Stored data entries
===== src/rtl/full_bridge_gate_driver.sv =====
// Full-bridge gate driver: maps the controller's sigma to the four MOSFET gates with
// dead-time insertion on every polarity change, minimum on-time, enable and sticky fault.
module full_bridge_gate_driver #(
    parameter int MIN_ON = 40,
    parameter int DT_W   = 8,
    parameter int CNT_W  = 16
) (
    input  logic             i_clock,
    input  logic             i_RESET,
    input  logic             i_sigma,
    input  logic             i_enable,
    input  logic             i_fault,
    input  logic [DT_W-1:0]  i_deadtime,
    output logic [3:0]       o_MOSFET,
    output logic             o_sigma_applied,
    output logic             o_dead,
    output logic             o_fault,
    output logic [CNT_W-1:0] o_switch_count
);

    localparam int ON_W = (MIN_ON < 2) ? 1 : $clog2(MIN_ON + 1);

    localparam logic [1:0] ST_OFF  = 2'd0;
    localparam logic [1:0] ST_DEAD = 2'd1;
    localparam logic [1:0] ST_ON_P = 2'd2;
    localparam logic [1:0] ST_ON_N = 2'd3;

    localparam logic [3:0] GATES_OFF  = 4'b0000;
    localparam logic [3:0] GATES_ON_P = 4'b1001;
    localparam logic [3:0] GATES_ON_N = 4'b0110;

    localparam logic [ON_W-1:0] ON_MAX = ON_W'(MIN_ON);
    localparam logic [ON_W-1:0] ON_ONE = ON_W'(1);

    logic [1:0]       state_q,         state_d;
    logic             target_q,        target_d;
    logic [DT_W-1:0]  dead_cnt_q,      dead_cnt_d;
    logic [ON_W-1:0]  on_cnt_q,        on_cnt_d;
    logic [3:0]       mosfet_q,        mosfet_d;
    logic             sigma_applied_q, sigma_applied_d;
    logic             dead_q,          dead_d;
    logic             fault_q,         fault_d;
    logic [CNT_W-1:0] switch_count_q,  switch_count_d;

    logic [DT_W-1:0]  dead_load;
    logic             on_done;

    // A programmed dead time of zero still yields one all-off cycle.
    assign dead_load = (i_deadtime == '0) ? DT_W'(1) : i_deadtime;
    assign on_done   = (on_cnt_q == ON_MAX);

    always_comb begin
        state_d         = state_q;
        target_d        = target_q;
        dead_cnt_d      = dead_cnt_q;
        on_cnt_d        = on_cnt_q;
        sigma_applied_d = sigma_applied_q;
        switch_count_d  = switch_count_q;

        if (i_fault) begin
            fault_d = 1'b1;
        end else if (!i_enable) begin
            fault_d = 1'b0;
        end else begin
            fault_d = fault_q;
        end

        if (i_fault || !i_enable) begin
            state_d = ST_OFF;
        end else begin
            case (state_q)
                ST_OFF: begin
                    if (!fault_q) begin
                        target_d   = i_sigma;
                        dead_cnt_d = dead_load;
                        state_d    = ST_DEAD;
                    end
                end
                ST_DEAD: begin
                    if (dead_cnt_q <= DT_W'(1)) begin
                        state_d         = target_q ? ST_ON_P : ST_ON_N;
                        sigma_applied_d = target_q;
                        switch_count_d  = switch_count_q + CNT_W'(1);
                        on_cnt_d        = ON_ONE;
                    end else begin
                        dead_cnt_d = dead_cnt_q - DT_W'(1);
                    end
                end
                ST_ON_P, ST_ON_N: begin
                    // Sigma is only looked at once the minimum on-time has elapsed.
                    if (on_done && (i_sigma != sigma_applied_q)) begin
                        target_d   = i_sigma;
                        dead_cnt_d = dead_load;
                        state_d    = ST_DEAD;
                    end else if (!on_done) begin
                        on_cnt_d = on_cnt_q + ON_ONE;
                    end
                end
                default: begin
                    state_d = ST_OFF;
                end
            endcase
        end
    end

    // Gate pattern decoded from the next state so the pins follow the state entered at the edge.
    always_comb begin
        case (state_d)
            ST_ON_P: mosfet_d = GATES_ON_P;
            ST_ON_N: mosfet_d = GATES_ON_N;
            default: mosfet_d = GATES_OFF;
        endcase
        dead_d = (state_d == ST_DEAD);
    end

    always_ff @(posedge i_clock or negedge i_RESET) begin
        if (!i_RESET) begin
            state_q         <= ST_OFF;
            target_q        <= 1'b1;
            dead_cnt_q      <= '0;
            on_cnt_q        <= '0;
            mosfet_q        <= GATES_OFF;
            sigma_applied_q <= 1'b1;
            dead_q          <= 1'b0;
            fault_q         <= 1'b0;
            switch_count_q  <= '0;
        end else begin
            state_q         <= state_d;
            target_q        <= target_d;
            dead_cnt_q      <= dead_cnt_d;
            on_cnt_q        <= on_cnt_d;
            mosfet_q        <= mosfet_d;
            sigma_applied_q <= sigma_applied_d;
            dead_q          <= dead_d;
            fault_q         <= fault_d;
            switch_count_q  <= switch_count_d;
        end
    end

    assign o_MOSFET        = mosfet_q;
    assign o_sigma_applied = sigma_applied_q;
    assign o_dead          = dead_q;
    assign o_fault         = fault_q;
    assign o_switch_count  = switch_count_q;

endmodule
**src/rtl/wb_arbiter.sv**
```systemverilog
// -----------------------------------------------------------------------------
// wb_arbiter
//
// Owns the single write port of the integer register file. Merges in-order
// pipeline write-backs with out-of-order long-latency results (mult/div,
// FPU-to-int moves), which are buffered in a small FIFO. The pipe always
// wins. The FIFO drains whenever the pipe has nothing to write. A register
// scoreboard lets decode stall on registers that have a long-latency write
// in flight.
//
// Optional feature macro: WB_BYPASS_EN
//   When defined, a long-latency result goes straight to the output register
//   if it arrives while the FIFO is empty and the pipe is idle.
//
// Parameters
//   XLEN        data width
//   DEPTH       long-latency FIFO entries (power of two, >= 2)
//   STARVE_MAX  consecutive blocked cycles before wb_hold asserts (>= 1)
//
// Ports
//   clk, rst_b              clock (posedge), async active-low reset
//   p_valid/p_num/p_data    pipeline write-back (never back-pressured)
//   ll_valid/ll_ready/...   long-latency result handshake into the FIFO
//   q_rs/q_rt/q_rd          decode scoreboard queries
//   rs/rt/rd_pending        queried register has an in-flight ll write
//   wb_hold                 advisory request for an upstream write-back bubble
//   rd_we/rd_num/rd_data    registered register-file write port
// -----------------------------------------------------------------------------
module wb_arbiter #(
    parameter int XLEN       = 32,
    parameter int DEPTH      = 4,
    parameter int STARVE_MAX = 8
) (
    input  logic            clk,
    input  logic            rst_b,
    input  logic            p_valid,
    input  logic [4:0]      p_num,
    input  logic [XLEN-1:0] p_data,
    input  logic            ll_valid,
    output logic            ll_ready,
    input  logic [4:0]      ll_num,
    input  logic [XLEN-1:0] ll_data,
    input  logic [4:0]      q_rs,
    input  logic [4:0]      q_rt,
    input  logic [4:0]      q_rd,
    output logic            rs_pending,
    output logic            rt_pending,
    output logic            rd_pending,
    output logic            wb_hold,
    output logic            rd_we,
    output logic [4:0]      rd_num,
    output logic [XLEN-1:0] rd_data
);

    localparam int AW = $clog2(DEPTH);
    localparam int CW = $clog2(STARVE_MAX + 1);
    localparam logic [AW:0]   FULL_CNT   = (AW + 1)'(DEPTH);
    localparam logic [CW-1:0] STARVE_LIM = CW'(STARVE_MAX);

    // FIFO storage and control
    logic [4:0]      r_fifo_num  [DEPTH];
    logic [XLEN-1:0] r_fifo_data [DEPTH];
    logic [DEPTH-1:0] r_fifo_vld;
    logic [AW-1:0]   r_wr_ptr;
    logic [AW-1:0]   r_rd_ptr;
    logic [AW:0]     r_count;

    // Output and starvation state
    logic            r_rd_we;
    logic [4:0]      r_rd_num;
    logic [XLEN-1:0] r_rd_data;
    logic [CW-1:0]   r_starve_cnt;
    logic            r_wb_hold;

    // Decode of this cycle's activity
    logic w_full;
    logic w_empty;
    logic w_xfer;
    logic w_pipe;
    logic w_bypass;
    logic w_push;
    logic w_pop;
    logic w_rs_hit;
    logic w_rt_hit;
    logic w_rd_hit;

    assign w_full  = (r_count == FULL_CNT);
    assign w_empty = (r_count == '0);

    // Readiness is forced low during reset so nothing is taken while the
    // FIFO is being discarded. A slot freed by a pop only reopens next cycle.
    assign ll_ready = rst_b && !w_full;
    assign w_xfer   = ll_valid && ll_ready;

    // A pipe write to r0 is no write at all, letting the FIFO drain.
    assign w_pipe = p_valid && (p_num != 5'd0);

`ifdef WB_BYPASS_EN
    assign w_bypass = w_xfer && (ll_num != 5'd0) && !w_pipe && w_empty;
`else
    assign w_bypass = 1'b0;
`endif

    // Results for r0 complete the handshake but are silently dropped.
    assign w_push = w_xfer && (ll_num != 5'd0) && !w_bypass;
    assign w_pop  = !w_pipe && !w_empty;

    // Scoreboard: match against every live FIFO entry.
    always_comb begin
        // NOTE: every always_comb output gets a default first, so no path can leave it unassigned and infer a latch.
        w_rs_hit = 1'b0;
        w_rt_hit = 1'b0;
        w_rd_hit = 1'b0;
        for (int i = 0; i < DEPTH; i++) begin
            if (r_fifo_vld[i] && (r_fifo_num[i] == q_rs)) w_rs_hit = 1'b1;
            if (r_fifo_vld[i] && (r_fifo_num[i] == q_rt)) w_rt_hit = 1'b1;
            if (r_fifo_vld[i] && (r_fifo_num[i] == q_rd)) w_rd_hit = 1'b1;
        end
    end

    // A result arriving this cycle is already in flight, enqueued or bypassed.
    assign rs_pending = (q_rs != 5'd0) && (w_rs_hit || (w_xfer && (ll_num == q_rs)));
    assign rt_pending = (q_rt != 5'd0) && (w_rt_hit || (w_xfer && (ll_num == q_rt)));
    assign rd_pending = (q_rd != 5'd0) && (w_rd_hit || (w_xfer && (ll_num == q_rd)));

    // FIFO payload: no reset needed, occupancy is tracked by r_fifo_vld.
    // NOTE: memory arrays are left out of reset. The valid bits and pointers alone define what is live.
    always_ff @(posedge clk) begin
        if (w_push) begin
            r_fifo_num[r_wr_ptr]  <= ll_num;
            r_fifo_data[r_wr_ptr] <= ll_data;
        end
    end

    // FIFO control. Reset discards every queued entry.
    always_ff @(posedge clk or negedge rst_b) begin
        if (!rst_b) begin
            // NOTE: sequential state uses non-blocking assignments so all registers update from pre-edge values.
            r_fifo_vld <= '0;
            r_wr_ptr   <= '0;
            r_rd_ptr   <= '0;
            r_count    <= '0;
        end else begin
            if (w_push) begin
                r_fifo_vld[r_wr_ptr] <= 1'b1;
                r_wr_ptr             <= r_wr_ptr + 1'b1;
            end
            if (w_pop) begin
                r_fifo_vld[r_rd_ptr] <= 1'b0;
                r_rd_ptr             <= r_rd_ptr + 1'b1;
            end
            case ({w_push, w_pop})
                2'b10:   r_count <= r_count + 1'b1;
                2'b01:   r_count <= r_count - 1'b1;
                default: r_count <= r_count;
            endcase
        end
    end

    // Register-file write port: pipe, then bypass, then FIFO head.
    // When idle, the number and data hold their last values.
    always_ff @(posedge clk or negedge rst_b) begin
        if (!rst_b) begin
            r_rd_we   <= 1'b0;
            r_rd_num  <= 5'd0;
            r_rd_data <= '0;
        end else if (w_pipe) begin
            r_rd_we   <= 1'b1;
            r_rd_num  <= p_num;
            r_rd_data <= p_data;
        end else if (w_bypass) begin
            r_rd_we   <= 1'b1;
            r_rd_num  <= ll_num;
            r_rd_data <= ll_data;
        end else if (w_pop) begin
            r_rd_we   <= 1'b1;
            r_rd_num  <= r_fifo_num[r_rd_ptr];
            r_rd_data <= r_fifo_data[r_rd_ptr];
        end else begin
            r_rd_we   <= 1'b0;
        end
    end

    // Starvation tracking. Once past the clear conditions, the FIFO is
    // non-empty and not popping, which means the pipe took the port.
    // wb_hold lags the counter by one cycle in both directions.
    always_ff @(posedge clk or negedge rst_b) begin
        if (!rst_b) begin
            r_starve_cnt <= '0;
            r_wb_hold    <= 1'b0;
        end else begin
            if (w_pop || w_empty) begin
                r_starve_cnt <= '0;
            end else if (r_starve_cnt != STARVE_LIM) begin
                r_starve_cnt <= r_starve_cnt + 1'b1;
            end
            r_wb_hold <= (r_starve_cnt == STARVE_LIM);
        end
    end

    assign rd_we   = r_rd_we;
    assign rd_num  = r_rd_num;
    assign rd_data = r_rd_data;
    assign wb_hold = r_wb_hold;

endmodule

```
==> config.mk <==
export PLATFORM = sky130hd
export DESIGN_NAME = lsu_axi_wr_xbar
export DESIGN_NICKNAME = d
export VERILOG_FILES = /design/src/rtl/lsu_axi_wr_xbar.sv
export SDC_FILE = /design/constraint.sdc
export NUM_CORES = 1
export LEC_CHECK = 0
export ABC_CLOCK_PERIOD_IN_PS = 3840
export BUFFER_PORTS_ARGS = -buffer_cell sky130_fd_sc_hd__clkbuf_2
export CORE_ASPECT_RATIO = 0.75
export CORE_MARGIN = 2
export CORE_UTILIZATION = 47
export CTS_CLUSTER_DIAMETER = 150
export CTS_CLUSTER_SIZE = 20
export DETAILED_ROUTE_END_ITERATION = 12
export GPL_TIMING_DRIVEN = 0
export MAX_ROUTING_LAYER = met4
export PLACE_DENSITY = 0.86
export SLEW_MARGIN = 20
export SYNTH_ARGS = -nofsm -noshare
export SYNTH_HDL_FRONTEND = slang
export SYNTH_SLANG_ARGS = --single-unit
==> constraint.sdc <==
create_clock -name clk -period 3.84 [get_ports clk]
set_input_delay 0.576 -clock clk [delete_from_list [all_inputs] [get_ports clk]]
set_output_delay 0.576 -clock clk [all_outputs]
set_load 0.01 [all_outputs]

Problem statement
Only one stretch of the data is wanted: the lines from the one with "export SLEW_MARGIN = 20" through the last, repeated exactly.

Exercise response
export SLEW_MARGIN = 20
export SYNTH_ARGS = -nofsm -noshare
export SYNTH_HDL_FRONTEND = slang
export SYNTH_SLANG_ARGS = --single-unit
==> constraint.sdc <==
create_clock -name clk -period 3.84 [get_ports clk]
set_input_delay 0.576 -clock clk [delete_from_list [all_inputs] [get_ports clk]]
set_output_delay 0.576 -clock clk [all_outputs]
set_load 0.01 [all_outputs]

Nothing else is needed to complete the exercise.